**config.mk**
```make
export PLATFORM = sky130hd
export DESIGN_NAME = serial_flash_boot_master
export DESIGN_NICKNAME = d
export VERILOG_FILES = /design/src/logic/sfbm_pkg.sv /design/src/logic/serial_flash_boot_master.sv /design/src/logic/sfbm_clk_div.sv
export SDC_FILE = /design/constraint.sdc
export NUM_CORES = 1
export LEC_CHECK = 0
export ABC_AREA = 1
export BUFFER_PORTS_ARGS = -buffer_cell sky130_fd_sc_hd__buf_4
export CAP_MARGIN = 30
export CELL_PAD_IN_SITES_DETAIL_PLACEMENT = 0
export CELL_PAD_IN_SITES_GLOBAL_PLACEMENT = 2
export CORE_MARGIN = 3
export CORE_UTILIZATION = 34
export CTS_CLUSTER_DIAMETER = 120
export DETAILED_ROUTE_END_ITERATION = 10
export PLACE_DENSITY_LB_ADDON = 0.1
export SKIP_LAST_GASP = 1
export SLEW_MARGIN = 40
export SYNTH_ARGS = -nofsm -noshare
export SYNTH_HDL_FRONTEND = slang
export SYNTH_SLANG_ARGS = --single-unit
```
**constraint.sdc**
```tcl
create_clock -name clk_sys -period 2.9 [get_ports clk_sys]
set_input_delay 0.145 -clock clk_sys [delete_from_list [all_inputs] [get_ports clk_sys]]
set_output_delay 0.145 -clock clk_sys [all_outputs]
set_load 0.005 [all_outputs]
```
...
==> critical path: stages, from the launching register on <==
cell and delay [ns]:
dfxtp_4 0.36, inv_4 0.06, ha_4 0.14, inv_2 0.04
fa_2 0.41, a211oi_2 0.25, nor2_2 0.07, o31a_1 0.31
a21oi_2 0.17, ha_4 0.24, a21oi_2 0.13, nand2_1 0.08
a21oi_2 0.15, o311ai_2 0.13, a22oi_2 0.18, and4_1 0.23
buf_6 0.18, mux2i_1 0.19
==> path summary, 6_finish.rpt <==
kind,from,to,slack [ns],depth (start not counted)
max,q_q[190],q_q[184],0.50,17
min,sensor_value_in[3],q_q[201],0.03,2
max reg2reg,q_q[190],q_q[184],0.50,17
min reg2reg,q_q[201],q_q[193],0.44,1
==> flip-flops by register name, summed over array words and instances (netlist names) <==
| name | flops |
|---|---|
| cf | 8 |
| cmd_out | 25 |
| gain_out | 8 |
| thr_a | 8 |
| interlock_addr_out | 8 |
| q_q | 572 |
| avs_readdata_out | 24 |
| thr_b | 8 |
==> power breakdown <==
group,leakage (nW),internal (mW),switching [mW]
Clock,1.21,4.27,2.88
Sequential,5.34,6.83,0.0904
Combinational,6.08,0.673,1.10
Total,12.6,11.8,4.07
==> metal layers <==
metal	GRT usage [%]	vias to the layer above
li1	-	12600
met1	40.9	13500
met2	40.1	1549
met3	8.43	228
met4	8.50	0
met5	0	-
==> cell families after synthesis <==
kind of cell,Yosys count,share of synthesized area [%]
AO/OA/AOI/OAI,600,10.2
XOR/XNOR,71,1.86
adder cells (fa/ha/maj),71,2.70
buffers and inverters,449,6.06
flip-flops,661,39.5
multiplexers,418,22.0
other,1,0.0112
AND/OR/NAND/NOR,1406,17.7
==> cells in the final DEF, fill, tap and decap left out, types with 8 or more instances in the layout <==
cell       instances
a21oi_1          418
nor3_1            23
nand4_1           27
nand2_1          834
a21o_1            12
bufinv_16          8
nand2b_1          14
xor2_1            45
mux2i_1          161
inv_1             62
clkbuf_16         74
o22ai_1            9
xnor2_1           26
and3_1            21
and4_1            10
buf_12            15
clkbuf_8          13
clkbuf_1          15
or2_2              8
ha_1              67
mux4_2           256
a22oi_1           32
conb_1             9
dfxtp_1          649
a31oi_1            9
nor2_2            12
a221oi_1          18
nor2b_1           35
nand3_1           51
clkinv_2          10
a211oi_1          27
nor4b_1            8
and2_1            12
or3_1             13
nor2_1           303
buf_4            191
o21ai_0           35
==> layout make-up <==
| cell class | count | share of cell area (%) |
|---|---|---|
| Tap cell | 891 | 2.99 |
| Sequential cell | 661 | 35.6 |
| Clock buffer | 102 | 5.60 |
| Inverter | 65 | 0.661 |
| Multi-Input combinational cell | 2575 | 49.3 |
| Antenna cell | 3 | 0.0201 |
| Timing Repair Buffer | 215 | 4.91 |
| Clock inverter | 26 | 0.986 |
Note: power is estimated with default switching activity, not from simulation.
---
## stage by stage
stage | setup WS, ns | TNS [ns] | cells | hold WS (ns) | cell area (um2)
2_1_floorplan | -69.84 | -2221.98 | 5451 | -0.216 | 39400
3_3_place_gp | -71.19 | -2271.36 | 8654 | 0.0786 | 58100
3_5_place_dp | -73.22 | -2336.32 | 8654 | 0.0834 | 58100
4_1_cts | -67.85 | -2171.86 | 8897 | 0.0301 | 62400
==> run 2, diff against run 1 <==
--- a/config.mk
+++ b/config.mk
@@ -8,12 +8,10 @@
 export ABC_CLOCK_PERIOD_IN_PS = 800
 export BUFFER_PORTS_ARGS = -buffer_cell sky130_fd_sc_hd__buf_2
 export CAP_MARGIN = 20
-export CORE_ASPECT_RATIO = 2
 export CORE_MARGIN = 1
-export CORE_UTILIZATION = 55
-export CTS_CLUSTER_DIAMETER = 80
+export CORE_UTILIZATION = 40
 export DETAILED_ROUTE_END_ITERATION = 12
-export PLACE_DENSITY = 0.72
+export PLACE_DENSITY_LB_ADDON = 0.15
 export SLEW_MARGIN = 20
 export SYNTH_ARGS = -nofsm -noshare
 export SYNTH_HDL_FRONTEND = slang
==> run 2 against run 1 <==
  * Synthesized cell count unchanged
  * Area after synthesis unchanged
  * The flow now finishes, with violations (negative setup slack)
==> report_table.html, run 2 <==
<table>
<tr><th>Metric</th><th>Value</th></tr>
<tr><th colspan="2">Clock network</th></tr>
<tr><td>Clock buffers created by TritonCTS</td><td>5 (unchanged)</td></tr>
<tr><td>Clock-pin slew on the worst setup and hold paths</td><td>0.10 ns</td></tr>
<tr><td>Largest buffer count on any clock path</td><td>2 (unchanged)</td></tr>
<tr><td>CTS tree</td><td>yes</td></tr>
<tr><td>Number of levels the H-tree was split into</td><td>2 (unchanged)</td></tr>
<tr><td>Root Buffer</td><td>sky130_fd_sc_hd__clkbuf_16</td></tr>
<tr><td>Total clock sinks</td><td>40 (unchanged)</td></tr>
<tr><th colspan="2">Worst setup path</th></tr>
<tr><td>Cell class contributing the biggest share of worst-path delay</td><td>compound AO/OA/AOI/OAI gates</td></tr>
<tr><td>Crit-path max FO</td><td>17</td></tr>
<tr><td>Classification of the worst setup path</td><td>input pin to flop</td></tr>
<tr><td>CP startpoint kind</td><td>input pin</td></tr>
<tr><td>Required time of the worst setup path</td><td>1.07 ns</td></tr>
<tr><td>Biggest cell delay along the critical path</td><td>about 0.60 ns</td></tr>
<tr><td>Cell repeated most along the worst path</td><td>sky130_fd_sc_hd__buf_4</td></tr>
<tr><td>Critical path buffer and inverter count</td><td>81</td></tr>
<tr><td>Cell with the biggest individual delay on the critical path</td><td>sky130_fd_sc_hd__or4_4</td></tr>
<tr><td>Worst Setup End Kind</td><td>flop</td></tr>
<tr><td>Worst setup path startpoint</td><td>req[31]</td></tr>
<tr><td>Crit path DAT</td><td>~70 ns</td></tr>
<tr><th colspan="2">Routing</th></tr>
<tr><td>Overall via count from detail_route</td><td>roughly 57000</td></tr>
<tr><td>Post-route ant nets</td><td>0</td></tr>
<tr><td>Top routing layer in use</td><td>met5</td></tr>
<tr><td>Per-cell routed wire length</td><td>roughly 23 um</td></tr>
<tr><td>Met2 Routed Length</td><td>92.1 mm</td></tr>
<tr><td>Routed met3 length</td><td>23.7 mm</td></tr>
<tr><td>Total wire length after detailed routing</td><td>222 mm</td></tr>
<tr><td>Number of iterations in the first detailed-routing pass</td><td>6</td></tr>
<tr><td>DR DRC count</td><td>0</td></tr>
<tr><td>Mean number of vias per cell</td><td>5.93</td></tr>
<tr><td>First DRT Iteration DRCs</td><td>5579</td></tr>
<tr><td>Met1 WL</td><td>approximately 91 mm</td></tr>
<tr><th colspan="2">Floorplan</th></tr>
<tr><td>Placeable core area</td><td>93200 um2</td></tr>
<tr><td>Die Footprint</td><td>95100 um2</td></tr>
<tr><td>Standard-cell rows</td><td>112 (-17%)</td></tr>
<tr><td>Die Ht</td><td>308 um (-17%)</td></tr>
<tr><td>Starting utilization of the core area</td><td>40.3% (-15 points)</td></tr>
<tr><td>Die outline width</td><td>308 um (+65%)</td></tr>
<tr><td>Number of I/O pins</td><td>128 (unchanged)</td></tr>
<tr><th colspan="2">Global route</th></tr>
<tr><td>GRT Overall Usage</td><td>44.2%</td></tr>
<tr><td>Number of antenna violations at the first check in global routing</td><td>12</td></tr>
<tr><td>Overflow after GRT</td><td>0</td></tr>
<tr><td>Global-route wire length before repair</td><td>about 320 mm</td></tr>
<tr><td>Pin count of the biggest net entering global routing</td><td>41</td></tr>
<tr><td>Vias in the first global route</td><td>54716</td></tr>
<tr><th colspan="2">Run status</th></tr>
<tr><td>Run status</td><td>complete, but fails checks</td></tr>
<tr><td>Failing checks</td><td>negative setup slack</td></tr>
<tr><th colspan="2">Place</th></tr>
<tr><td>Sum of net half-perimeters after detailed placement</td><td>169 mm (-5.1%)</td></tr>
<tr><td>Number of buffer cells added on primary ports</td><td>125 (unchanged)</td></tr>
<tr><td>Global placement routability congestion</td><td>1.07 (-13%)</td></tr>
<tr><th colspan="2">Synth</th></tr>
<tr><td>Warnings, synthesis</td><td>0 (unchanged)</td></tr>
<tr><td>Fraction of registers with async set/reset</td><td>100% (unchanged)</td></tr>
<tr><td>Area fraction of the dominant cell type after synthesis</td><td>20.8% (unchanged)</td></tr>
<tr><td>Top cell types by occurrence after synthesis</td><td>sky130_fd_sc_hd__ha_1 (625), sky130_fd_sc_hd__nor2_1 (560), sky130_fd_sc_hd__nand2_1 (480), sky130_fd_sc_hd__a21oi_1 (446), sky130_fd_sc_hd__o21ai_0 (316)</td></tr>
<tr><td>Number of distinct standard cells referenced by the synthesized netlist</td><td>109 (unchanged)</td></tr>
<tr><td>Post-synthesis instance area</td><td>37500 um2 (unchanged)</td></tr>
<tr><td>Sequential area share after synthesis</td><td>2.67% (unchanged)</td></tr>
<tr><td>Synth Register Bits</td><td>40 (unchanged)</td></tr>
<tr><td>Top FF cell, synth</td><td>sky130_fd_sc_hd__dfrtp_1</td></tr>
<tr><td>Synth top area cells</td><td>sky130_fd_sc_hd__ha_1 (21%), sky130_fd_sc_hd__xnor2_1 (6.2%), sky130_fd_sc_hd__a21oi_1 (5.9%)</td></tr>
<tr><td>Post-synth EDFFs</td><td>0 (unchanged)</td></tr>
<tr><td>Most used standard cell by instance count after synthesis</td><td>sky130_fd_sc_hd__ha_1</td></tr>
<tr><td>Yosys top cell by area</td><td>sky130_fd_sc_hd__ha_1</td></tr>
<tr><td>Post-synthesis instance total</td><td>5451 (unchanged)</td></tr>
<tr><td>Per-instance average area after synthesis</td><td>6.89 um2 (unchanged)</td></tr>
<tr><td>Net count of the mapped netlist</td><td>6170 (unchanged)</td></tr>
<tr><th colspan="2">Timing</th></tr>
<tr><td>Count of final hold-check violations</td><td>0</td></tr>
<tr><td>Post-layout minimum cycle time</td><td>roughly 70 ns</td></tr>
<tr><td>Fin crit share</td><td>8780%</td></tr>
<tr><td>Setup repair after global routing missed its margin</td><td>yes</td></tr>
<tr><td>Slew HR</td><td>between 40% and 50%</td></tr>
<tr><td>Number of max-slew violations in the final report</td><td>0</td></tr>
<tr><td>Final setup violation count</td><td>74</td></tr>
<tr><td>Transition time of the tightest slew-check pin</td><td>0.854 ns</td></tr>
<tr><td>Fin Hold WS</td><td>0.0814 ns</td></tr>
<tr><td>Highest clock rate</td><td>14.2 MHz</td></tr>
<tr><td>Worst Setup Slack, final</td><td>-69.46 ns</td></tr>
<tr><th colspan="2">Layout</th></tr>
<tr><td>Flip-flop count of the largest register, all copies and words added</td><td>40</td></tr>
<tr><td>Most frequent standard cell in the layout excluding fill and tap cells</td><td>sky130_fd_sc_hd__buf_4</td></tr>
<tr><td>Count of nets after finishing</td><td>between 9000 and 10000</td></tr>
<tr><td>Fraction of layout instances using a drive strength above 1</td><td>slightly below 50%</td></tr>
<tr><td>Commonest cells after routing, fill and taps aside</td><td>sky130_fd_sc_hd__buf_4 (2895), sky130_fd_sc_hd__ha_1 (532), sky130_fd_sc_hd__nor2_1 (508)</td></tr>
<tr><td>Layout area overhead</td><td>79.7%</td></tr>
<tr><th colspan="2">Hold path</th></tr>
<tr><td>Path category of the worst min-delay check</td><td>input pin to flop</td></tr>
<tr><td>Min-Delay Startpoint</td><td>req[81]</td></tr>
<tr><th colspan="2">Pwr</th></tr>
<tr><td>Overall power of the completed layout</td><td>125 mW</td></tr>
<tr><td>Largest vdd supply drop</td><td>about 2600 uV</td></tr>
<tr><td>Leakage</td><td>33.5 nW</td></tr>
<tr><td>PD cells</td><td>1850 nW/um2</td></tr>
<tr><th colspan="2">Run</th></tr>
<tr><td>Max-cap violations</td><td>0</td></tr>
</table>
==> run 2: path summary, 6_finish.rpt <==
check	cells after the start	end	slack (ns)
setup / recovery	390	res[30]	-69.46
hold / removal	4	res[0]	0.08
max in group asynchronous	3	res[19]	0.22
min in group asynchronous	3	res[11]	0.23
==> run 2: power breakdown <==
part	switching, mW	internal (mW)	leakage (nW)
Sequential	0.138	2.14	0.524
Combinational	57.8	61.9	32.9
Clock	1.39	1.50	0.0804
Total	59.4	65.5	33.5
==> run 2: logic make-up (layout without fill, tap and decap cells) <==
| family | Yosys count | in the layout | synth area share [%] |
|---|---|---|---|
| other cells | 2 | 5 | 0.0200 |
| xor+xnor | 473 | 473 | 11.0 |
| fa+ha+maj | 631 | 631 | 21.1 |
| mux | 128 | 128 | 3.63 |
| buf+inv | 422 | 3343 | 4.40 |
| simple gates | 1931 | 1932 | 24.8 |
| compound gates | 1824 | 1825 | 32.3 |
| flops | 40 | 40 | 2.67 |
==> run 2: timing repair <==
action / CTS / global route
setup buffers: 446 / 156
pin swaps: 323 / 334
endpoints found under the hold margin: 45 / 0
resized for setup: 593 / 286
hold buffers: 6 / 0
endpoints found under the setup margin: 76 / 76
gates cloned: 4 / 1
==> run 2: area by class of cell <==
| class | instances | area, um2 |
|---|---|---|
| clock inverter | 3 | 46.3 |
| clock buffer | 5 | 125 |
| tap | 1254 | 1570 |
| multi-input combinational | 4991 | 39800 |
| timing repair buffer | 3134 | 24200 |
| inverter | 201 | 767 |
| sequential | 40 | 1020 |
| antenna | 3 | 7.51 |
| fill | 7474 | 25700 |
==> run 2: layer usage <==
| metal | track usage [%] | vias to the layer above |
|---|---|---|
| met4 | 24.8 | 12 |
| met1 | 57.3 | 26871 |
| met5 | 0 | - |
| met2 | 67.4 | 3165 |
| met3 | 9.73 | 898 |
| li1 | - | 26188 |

▸ **AIM OF THE EXERCISE**:
Return only the number of lines in the data that hold the string "breakdown".

▸ **SOLUTION FOR THIS TASK**:
2